## AVAILABLE RECORDS
--- config.mk ---
export PLATFORM = sky130hd
export DESIGN_NAME = backend_link_top
export DESIGN_NICKNAME = d
export VERILOG_FILES = /design/src/source/backend_pkg.sv /design/src/source/redirect_select.sv /design/src/source/dcache_port_merge.sv /design/src/source/commit_trace.sv /design/src/source/backend_link_top.sv
export SDC_FILE = /design/constraint.sdc
export NUM_CORES = 1
export LEC_CHECK = 0
export ABC_AREA = 1
export BUFFER_PORTS_ARGS = -buffer_cell sky130_fd_sc_hd__buf_2
export CAP_MARGIN = 25
export CORE_AREA = 2 2 300 302
export DETAILED_ROUTE_END_ITERATION = 8
export DIE_AREA = 0 0 302 304
export GPL_TIMING_DRIVEN = 0
export PLACE_DENSITY = 0.3
export SYNTH_ARGS = -nofsm -noshare
export SYNTH_HDL_FRONTEND = slang
export SYNTH_HIERARCHICAL = 1
export SYNTH_SLANG_ARGS = --single-unit
--- constraint.sdc ---
create_clock -name clk -period 2.7 [get_ports clk]
set_input_delay 0.81 -clock clk [delete_from_list [all_inputs] [get_ports clk]]
set_output_delay 0.81 -clock clk [all_outputs]
set_load 0.02 [all_outputs]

## DIRECTIONS FOR THIS TASK
Could you restate every record word for word?

## ANSWER FOR THE TASK
--- config.mk ---
export PLATFORM = sky130hd
export DESIGN_NAME = backend_link_top
export DESIGN_NICKNAME = d
export VERILOG_FILES = /design/src/source/backend_pkg.sv /design/src/source/redirect_select.sv /design/src/source/dcache_port_merge.sv /design/src/source/commit_trace.sv /design/src/source/backend_link_top.sv
export SDC_FILE = /design/constraint.sdc
export NUM_CORES = 1
export LEC_CHECK = 0
export ABC_AREA = 1
export BUFFER_PORTS_ARGS = -buffer_cell sky130_fd_sc_hd__buf_2
export CAP_MARGIN = 25
export CORE_AREA = 2 2 300 302
export DETAILED_ROUTE_END_ITERATION = 8
export DIE_AREA = 0 0 302 304
export GPL_TIMING_DRIVEN = 0
export PLACE_DENSITY = 0.3
export SYNTH_ARGS = -nofsm -noshare
export SYNTH_HDL_FRONTEND = slang
export SYNTH_HIERARCHICAL = 1
export SYNTH_SLANG_ARGS = --single-unit
--- constraint.sdc ---
create_clock -name clk -period 2.7 [get_ports clk]
set_input_delay 0.81 -clock clk [delete_from_list [all_inputs] [get_ports clk]]
set_output_delay 0.81 -clock clk [all_outputs]
set_load 0.02 [all_outputs]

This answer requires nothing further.